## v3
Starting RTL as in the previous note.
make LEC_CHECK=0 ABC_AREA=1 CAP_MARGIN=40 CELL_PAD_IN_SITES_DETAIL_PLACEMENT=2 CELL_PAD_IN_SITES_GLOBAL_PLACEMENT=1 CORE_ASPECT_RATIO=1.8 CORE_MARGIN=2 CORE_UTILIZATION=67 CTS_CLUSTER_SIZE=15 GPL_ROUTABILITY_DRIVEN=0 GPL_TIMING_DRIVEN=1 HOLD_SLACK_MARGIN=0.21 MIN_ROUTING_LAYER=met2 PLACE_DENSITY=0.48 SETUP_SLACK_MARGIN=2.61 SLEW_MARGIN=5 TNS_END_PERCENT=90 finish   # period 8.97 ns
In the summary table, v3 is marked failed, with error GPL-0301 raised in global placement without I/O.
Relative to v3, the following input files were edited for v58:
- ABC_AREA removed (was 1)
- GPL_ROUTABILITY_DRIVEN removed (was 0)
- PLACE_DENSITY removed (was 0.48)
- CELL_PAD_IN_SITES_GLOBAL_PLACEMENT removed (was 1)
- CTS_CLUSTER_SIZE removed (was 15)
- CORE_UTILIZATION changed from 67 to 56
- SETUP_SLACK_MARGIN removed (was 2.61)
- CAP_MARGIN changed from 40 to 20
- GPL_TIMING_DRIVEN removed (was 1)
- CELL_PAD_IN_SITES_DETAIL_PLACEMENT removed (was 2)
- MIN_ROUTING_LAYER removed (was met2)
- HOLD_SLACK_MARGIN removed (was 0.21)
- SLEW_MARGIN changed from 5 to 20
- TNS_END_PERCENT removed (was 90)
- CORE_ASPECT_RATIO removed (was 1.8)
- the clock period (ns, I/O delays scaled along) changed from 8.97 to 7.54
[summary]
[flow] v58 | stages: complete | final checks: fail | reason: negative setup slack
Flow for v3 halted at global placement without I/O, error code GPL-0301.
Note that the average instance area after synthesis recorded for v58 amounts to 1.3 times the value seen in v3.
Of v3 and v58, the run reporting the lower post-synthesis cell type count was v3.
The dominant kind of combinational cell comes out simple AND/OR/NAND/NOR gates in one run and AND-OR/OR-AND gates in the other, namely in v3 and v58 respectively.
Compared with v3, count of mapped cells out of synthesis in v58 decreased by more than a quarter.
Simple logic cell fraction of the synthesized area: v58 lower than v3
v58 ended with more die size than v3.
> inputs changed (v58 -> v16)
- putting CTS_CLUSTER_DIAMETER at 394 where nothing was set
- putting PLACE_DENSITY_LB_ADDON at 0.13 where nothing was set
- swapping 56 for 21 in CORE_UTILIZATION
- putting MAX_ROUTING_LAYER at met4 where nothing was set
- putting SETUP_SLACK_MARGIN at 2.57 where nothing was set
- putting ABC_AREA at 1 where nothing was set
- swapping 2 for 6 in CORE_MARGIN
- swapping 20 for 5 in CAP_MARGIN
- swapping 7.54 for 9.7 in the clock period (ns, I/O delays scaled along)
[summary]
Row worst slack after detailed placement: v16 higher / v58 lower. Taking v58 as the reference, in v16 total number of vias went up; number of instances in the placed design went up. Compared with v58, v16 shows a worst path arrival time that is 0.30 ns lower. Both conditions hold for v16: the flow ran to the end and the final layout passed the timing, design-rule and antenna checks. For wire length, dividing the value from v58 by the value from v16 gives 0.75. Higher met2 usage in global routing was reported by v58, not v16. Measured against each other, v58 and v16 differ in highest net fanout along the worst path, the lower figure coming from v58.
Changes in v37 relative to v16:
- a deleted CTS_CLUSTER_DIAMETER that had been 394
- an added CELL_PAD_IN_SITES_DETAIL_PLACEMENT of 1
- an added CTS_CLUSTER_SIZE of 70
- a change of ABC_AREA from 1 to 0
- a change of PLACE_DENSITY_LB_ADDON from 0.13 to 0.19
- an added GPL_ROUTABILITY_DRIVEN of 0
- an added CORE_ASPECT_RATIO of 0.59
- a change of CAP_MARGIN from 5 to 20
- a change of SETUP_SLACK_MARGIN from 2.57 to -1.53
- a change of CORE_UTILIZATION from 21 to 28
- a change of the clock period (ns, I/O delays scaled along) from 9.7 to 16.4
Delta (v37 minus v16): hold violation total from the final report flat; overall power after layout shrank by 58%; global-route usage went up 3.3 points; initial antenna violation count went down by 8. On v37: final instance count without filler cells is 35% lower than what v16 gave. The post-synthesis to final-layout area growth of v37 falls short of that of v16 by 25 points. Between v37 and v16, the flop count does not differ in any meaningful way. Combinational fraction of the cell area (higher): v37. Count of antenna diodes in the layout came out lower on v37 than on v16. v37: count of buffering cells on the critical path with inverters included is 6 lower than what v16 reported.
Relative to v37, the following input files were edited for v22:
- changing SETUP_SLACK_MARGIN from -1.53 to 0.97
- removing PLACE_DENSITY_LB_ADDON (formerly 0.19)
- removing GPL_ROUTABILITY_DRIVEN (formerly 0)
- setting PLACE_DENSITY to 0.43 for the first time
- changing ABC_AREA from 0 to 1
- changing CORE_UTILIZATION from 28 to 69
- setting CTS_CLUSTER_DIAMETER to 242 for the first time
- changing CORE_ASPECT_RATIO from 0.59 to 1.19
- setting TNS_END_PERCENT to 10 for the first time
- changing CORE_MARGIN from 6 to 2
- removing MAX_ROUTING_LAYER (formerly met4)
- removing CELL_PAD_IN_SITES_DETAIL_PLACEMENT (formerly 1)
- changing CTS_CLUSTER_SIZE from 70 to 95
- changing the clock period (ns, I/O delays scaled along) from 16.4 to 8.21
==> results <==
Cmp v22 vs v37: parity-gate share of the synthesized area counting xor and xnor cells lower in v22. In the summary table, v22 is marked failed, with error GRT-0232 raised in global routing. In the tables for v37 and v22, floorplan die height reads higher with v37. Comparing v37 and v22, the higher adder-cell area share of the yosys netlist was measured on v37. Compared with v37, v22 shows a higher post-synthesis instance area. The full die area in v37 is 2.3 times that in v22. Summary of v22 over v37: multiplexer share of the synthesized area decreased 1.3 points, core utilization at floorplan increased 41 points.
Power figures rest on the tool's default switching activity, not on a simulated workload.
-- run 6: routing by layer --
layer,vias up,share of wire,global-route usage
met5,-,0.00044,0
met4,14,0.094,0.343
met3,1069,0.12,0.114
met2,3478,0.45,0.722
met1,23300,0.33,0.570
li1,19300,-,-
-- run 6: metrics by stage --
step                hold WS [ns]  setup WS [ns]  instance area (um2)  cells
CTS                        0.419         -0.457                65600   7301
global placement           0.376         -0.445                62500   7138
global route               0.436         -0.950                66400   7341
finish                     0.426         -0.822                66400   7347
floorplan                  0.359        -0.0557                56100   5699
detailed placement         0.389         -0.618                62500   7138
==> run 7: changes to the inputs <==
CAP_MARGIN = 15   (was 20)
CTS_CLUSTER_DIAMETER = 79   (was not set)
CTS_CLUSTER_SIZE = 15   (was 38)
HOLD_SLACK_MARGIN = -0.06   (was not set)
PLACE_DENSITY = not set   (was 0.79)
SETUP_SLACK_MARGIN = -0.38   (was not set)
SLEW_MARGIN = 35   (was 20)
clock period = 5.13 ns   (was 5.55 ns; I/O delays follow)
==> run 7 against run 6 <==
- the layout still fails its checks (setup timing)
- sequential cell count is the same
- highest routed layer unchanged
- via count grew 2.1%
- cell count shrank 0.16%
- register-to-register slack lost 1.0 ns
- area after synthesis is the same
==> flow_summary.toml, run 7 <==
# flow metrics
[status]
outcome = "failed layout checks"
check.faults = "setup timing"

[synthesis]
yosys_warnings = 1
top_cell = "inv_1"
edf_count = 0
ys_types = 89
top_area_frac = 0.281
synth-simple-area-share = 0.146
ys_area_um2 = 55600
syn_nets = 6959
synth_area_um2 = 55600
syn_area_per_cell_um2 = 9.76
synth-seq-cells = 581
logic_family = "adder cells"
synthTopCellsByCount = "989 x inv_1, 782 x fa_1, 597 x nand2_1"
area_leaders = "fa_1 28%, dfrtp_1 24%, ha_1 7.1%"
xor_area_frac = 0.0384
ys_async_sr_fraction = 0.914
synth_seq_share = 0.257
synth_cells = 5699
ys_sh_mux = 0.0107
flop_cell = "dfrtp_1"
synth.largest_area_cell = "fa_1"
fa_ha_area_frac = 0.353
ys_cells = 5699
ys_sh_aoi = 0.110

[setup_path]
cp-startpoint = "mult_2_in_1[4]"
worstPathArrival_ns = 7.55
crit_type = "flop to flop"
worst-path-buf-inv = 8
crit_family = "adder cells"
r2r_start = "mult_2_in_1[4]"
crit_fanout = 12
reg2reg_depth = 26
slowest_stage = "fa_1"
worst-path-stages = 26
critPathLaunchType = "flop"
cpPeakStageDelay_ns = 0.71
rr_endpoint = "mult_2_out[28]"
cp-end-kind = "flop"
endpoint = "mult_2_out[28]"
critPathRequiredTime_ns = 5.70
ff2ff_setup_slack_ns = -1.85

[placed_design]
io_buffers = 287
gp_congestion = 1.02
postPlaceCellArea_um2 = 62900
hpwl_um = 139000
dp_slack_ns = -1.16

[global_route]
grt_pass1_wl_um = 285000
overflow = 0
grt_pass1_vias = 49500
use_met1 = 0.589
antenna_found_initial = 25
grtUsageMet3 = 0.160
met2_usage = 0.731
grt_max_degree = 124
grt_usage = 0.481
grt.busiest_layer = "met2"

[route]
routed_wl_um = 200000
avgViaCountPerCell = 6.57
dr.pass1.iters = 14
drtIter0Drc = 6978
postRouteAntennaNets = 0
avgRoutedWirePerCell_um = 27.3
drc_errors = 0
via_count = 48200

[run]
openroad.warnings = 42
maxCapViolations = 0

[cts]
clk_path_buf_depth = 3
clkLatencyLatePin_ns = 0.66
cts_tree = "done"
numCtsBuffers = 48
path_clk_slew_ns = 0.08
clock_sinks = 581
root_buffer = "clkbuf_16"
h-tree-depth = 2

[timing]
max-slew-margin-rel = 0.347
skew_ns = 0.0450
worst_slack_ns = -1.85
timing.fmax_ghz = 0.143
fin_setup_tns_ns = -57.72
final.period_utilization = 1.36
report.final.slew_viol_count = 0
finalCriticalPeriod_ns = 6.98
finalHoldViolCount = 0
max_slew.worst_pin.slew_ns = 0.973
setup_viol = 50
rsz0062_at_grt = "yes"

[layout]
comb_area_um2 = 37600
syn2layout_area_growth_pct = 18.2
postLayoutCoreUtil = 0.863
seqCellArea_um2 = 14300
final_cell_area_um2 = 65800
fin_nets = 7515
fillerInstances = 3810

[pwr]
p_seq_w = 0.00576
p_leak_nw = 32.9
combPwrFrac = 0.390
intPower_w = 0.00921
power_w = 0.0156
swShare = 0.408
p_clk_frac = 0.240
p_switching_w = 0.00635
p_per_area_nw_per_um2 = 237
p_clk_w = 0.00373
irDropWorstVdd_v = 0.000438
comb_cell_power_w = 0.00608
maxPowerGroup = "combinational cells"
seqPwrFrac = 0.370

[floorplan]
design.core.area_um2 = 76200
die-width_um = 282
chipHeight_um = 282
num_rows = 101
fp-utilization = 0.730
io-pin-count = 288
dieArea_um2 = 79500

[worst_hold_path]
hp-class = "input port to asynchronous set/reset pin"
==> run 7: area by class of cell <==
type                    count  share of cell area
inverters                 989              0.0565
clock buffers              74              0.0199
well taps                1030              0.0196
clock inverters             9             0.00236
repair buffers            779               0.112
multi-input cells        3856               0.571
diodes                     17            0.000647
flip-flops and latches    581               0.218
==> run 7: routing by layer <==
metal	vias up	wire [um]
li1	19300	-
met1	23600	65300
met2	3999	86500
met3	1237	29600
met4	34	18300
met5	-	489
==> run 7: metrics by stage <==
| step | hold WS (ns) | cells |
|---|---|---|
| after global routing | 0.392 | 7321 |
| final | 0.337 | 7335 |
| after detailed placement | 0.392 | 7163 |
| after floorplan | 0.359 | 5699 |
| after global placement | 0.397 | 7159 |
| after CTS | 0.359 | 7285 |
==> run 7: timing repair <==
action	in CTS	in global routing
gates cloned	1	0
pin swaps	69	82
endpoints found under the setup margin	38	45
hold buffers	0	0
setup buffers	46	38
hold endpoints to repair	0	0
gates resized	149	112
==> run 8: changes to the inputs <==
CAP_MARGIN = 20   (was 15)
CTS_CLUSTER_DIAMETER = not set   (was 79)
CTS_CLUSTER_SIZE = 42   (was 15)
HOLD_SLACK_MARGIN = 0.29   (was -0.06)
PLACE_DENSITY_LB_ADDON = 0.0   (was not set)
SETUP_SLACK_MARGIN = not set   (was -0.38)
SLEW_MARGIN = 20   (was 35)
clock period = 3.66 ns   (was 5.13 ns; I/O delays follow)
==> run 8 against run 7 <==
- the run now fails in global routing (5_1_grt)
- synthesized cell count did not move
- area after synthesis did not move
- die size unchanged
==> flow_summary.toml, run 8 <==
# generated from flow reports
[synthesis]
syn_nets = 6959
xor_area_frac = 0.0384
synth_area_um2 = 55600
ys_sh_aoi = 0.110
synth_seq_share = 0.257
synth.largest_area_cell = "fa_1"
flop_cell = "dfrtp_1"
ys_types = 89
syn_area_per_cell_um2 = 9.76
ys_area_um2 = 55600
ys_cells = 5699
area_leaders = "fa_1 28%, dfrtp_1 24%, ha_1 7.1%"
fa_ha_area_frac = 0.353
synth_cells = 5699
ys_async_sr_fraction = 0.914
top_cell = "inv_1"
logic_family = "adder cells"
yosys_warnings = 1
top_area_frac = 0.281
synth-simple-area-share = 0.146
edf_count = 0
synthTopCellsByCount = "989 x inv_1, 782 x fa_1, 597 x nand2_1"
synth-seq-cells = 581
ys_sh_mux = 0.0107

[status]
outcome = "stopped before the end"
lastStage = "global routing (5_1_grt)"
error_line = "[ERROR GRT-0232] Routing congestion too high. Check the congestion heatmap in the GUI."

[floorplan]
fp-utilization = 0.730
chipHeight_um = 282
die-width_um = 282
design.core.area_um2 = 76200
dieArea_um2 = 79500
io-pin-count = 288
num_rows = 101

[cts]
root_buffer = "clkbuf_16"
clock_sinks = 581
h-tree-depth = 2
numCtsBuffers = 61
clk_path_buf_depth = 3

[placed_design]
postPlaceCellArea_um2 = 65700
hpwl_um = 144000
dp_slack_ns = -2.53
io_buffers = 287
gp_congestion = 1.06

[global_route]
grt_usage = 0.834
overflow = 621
$ cat flow/design.v
module APB_Slave#( parameter DWIDTH = 32, AWIDTH = 5)            
(   input                                      PCLK,             
    input                                   PRESETn,             
    input                                     PSELx,             
    input                                   PENABLE,             
    input                        [AWIDTH-1:0] PADDR,             
    input                                    PWRITE,             
    input                       [DWIDTH-1:0] PWDATA,             
    output reg                  [DWIDTH-1:0] PRDATA,             
    output                                   PREADY,             
    output                                   PSLVERR             
);  
    localparam                  [2:0] IDLE   = 3'b000;           
    localparam                  [2:0] READY  = 3'b001;           
    localparam                  [2:0] READ   = 3'b010;           
    localparam                  [2:0] WRITE  = 3'b011;           
    localparam                  [2:0] ERROR  = 3'b100;           
    reg                           [2:0] current_state;           
    reg                           [2:0]    next_state;           
    reg           [DWIDTH-1:0] mem_arr[2**AWIDTH-1:0];           
    wire          [AWIDTH-1:0]           base_address;           
    wire                                   PADDR_VALID;          
always @(posedge PCLK,negedge PRESETn)
    if(!PRESETn)
        current_state <= IDLE;  
    else
        current_state <= next_state;  
always @(*)
begin
    case(current_state)  
        IDLE : 
                next_state <= PSELx? READY:IDLE;  
        READY: 
                next_state <= !PSELx?                IDLE   
                            : !PADDR_VALID?         ERROR  
                            : !PENABLE?             READY  
                            : !PWRITE?              READ
                            :                       WRITE; 
        WRITE: 
                next_state <= !PSELx?                IDLE   
                            : !PENABLE?             READY  
                            :                       WRITE; 
        READ : 
                next_state <= !PSELx?                IDLE   
                            : !PENABLE?             READY  
                            :                       READ;  
        ERROR: 
                next_state <= PSELx&!PADDR_VALID?   ERROR  
                            : PSELx?                READY  
                            :                       IDLE;  
        default:
                next_state <= IDLE;
    endcase
end
always @(posedge PCLK)
begin
    if(current_state==READY && PSELx && PENABLE && PWRITE)
        mem_arr[PADDR] <= PWDATA;
end
always @(*)
begin
    if(current_state==READY && PSELx && PENABLE && !PWRITE)
        PRDATA = mem_arr[PADDR];
    else
        PRDATA = {DWIDTH{1'b0}};
end
    assign base_address[AWIDTH-1:0] = 'b0;
    assign PADDR_VALID = (PADDR>base_address) || (PADDR<(2**AWIDTH-1+base_address));
    assign PREADY= (current_state==READY);
    assign PSLVERR= (current_state==ERROR);
endmodule
$ cat flow/run.sh
#!/bin/bash
# the make line also repeats each setting of config.mk as NAME=value (left out here)
make -C /OpenROAD-flow-scripts/flow DESIGN_CONFIG=/design/flow/config.mk WORK_HOME=/design/flow/orfs CLKGATE_MAP_FILE= finish
$ cat flow/config.mk
export PLATFORM = sky130hd
export DESIGN_NAME = APB_Slave
export DESIGN_NICKNAME = APB_Slave
export VERILOG_FILES = /design/flow/design.v
export SDC_FILE = /design/flow/constraint.sdc
export NUM_CORES = 4
export LEC_CHECK = 0
export CAP_MARGIN = 25
export CORE_ASPECT_RATIO = 0.93
export CORE_MARGIN = 2
export CORE_UTILIZATION = 72
export CTS_CLUSTER_SIZE = 29
export GPL_ROUTABILITY_DRIVEN = 0
export PLACE_DENSITY_LB_ADDON = 0.02
export SETUP_SLACK_MARGIN = 0.9
export SLEW_MARGIN = 20
$ cat flow/constraint.sdc
create_clock -name core_clock -period 3.03 [get_ports {PCLK}]
set_input_delay 0.6060 -clock core_clock [delete_from_list [all_inputs] [get_ports {PCLK}]]
set_output_delay 0.6060 -clock core_clock [all_outputs]
set_load 0.01 [all_outputs]
==> flow_metrics.tcl, run 1 <==
# metrics dict for downstream scripts
set metrics [dict create \
    drv_slew 0 \
    end_kind "primary output" \
    wl_met1_um 41600 \
    yosys_area_um2 39300 \
    grt_pass1_wl_um 167000 \
    grt_max_degree 33 \
    rows 82 \
    so_faults "negative setup slack" \
    crit_buf_inv 5 \
    drc 0 \
    coreArea_um2 54000 \
    ys_sh_mux_pct 13.0 \
    most_common_cell "edfxtp_1" \
    insertion_delay_ns 0.68 \
    power_leader "registers" \
    antenna_found_initial 5 \
    grt_pass1_vias 24600 \
    tightest_slew_ns 1.15 \
    leakage_nw 17.7 \
    die_x_um 246 \
    routed_via_density 7.77 \
    rsz0062_at_grt "true" \
    initial_utilization_pct 72.9 \
    p_clk_mw 11.7 \
    synth_area_um2 39300 \
    ys_warn_count 1 \
    netlist_top_cells_count "edfxtp_1, mux2i_1, o22ai_1" \
    slew_headroom_pct 23.0 \
    synth_flops 1029 \
    top_logic_kind "multiplexers" \
    ys_sh_aoi_pct 4.62 \
    r2r-end "mem_arr[1][23]$_DFFE_PP_" \
    synth-adder-area-share_pct 0 \
    cts_num_sinks 1029 \
    async_reset_ff_share_pct 0.486 \
    yosys_cells 2130 \
    ys_seq_share_pct 78.5 \
    routedWlPerCell_um 42.3 \
    synthXorXnorAreaFrac_pct 0 \
    cpMaxStageDelayCell "or4b_4" \
    switching_share_pct 22.2 \
    combinationalPower_mw 1.71 \
    top_layer "met5" \
    dr.pass1.iters 6 \
    netlist_instances 2130 \
    grt_overflow_total 0 \
    worstPathMaxFanout 17 \
    clkPwrFrac_pct 40.1 \
    powerSeq_mw 15.7 \
    synthDistinctLibCells 29 \
    top_area_cell "edfxtp_1" \
    max_freq_mhz 285 \
    finClkSkew_ns 0.0260 \
    nets 2610 \
    rr_startpoint "current_state[3]$_DFF_PN0_" \
    syn_area_per_cell_um2 18.5 \
    seq_power_share_pct 53.9 \
    min_period_over_period_pct 116 \
    outcome "finished with violations" \
    p_per_area_nw_per_um2 577 \
    hold_path_class "in -> async" \
    rrSetupSlack_ns 0.70 \
    startpoint_type "input pin" \
    wl_met2_um 62500 \
    min_period_ns 3.51 \
    fp_nets 2172 \
    critPathKind "in -> out" \
    dr_total_vias 26100 \
    power.internal_mw 22.6 \
    cp_cell_sequence "buf_8 -> buf_6 -> buf_4 -> or4b_4 -> buf_12 -> o22ai_1 -> nor2_1 -> a31oi_2 -> buf_2" \
    portBuffers 75 \
    dpl-instance-area_um2 43800 \
    routed-wl-met3_um 25300 \
    endpoint "PRDATA[12]" \
    cts_tree "yes" \
    drv_cap 0 \
    power_frac_comb_pct 5.9 \
    setup_slack_ns -0.481 \
    h-tree-depth 3 \
    cpPeakStageDelay_ns 0.62 \
    worstPathRequired_ns 2.42 \
    wl_um 142000 \
    dieHeight_um 229 \
    io_pins 76 \
    syn2layout_area_growth_pct 28.0 \
    finalHoldViolations 0 \
    synth-edff-count 1024 \
    root_buffer "clkbuf_16" \
    die_area_um2 56500 \
    startpoint "PADDR[0]" \
    design_area_um2 50300 \
    final_util_pct 93.3 \
    synth_top_flop_cell "edfxtp_1" \
    vdd_ir_drop_max_mv 0.660 \
    drtIter0Drc 4797 \
    hpwl_um 57000 \
    top_cell_area_share_pct 78.2 \
    cp.depth 9 \
    cts_inserted_buffers 93 \
    critPathTopFamily "buffers and inverters" \
    num_antenna_cells 0 \
    clkTransAtPathRegs_ns 0.06 \
    switchingPower_mw 6.46 \
    hold_buffers 0 \
    area_leaders "edfxtp_1, mux2i_1, o22ai_1" \
    setup_viol 32 \
    cts_buffer_depth 3 \
    worstPathArrival_ns 2.91 \
    tool_warnings 30 \
    r2r_cells 11 \
    grt_use_total_pct 42.0 \
    synth-simple-area-share_pct 2.18 \
    ant_nets 0 \
]
==> final cells by class <==
| cell class | instances | area (um2) |
|---|---|---|
| flip-flops and latches | 1029 | 30900 |
| well taps | 714 | 893 |
| repair buffers | 472 | 6210 |
| clock inverters | 54 | 423 |
| fillers | 1408 | 3630 |
| inverters | 2 | 10.0 |
| multi-input cells | 970 | 9490 |
| clock buffers | 116 | 2430 |
==> layer usage <==
layer / global-route usage [%] / vias up
met5: 0 / -
met2: 64.7 / 3095
met3: 10.7 / 894
met4: 21.3 / 8
li1: - / 9553
met1: 56.6 / 12500
==> timing repair <==
item                                    4_1_cts  5_1_grt
pin swaps                                    62       65
endpoints found under the setup margin     1011      273
buffers inserted                             56       30
gates resized                               353      166
cloned                                       13       29
==> metrics by stage <==
step / instances / worst slack [ns] / hold slack (ns) / total power, mW / TNS (ns)
2_1_floorplan: 2130 / 0.156 / 0.310 / 16.6 / 0
6_report: 3357 / -0.481 / 0.180 / 29.0 / -6.61
3_3_place_gp: 3054 / -1.01 / 0.484 / 17.2 / -28.58
3_5_place_dp: 3054 / -1.01 / 0.500 / 17.2 / -29.78
5_1_grt: 3357 / -0.390 / 0.183 / 29.4 / -6.02
4_1_cts: 3293 / -0.0547 / 0.164 / 28.3 / -0.416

◆ ◆ ◆ ◆

WHAT IS NEEDED:
Among the entries above, copy exactly only the lines starting with the one containing "max_slew.worst_pin.slew_ns = 0.973" and going through the one containing "fillerInstances = 3810", both ends included.

ANSWER SECTION:
max_slew.worst_pin.slew_ns = 0.973
setup_viol = 50
rsz0062_at_grt = "yes"

[layout]
comb_area_um2 = 37600
syn2layout_area_growth_pct = 18.2
postLayoutCoreUtil = 0.863
seqCellArea_um2 = 14300
final_cell_area_um2 = 65800
fin_nets = 7515
fillerInstances = 3810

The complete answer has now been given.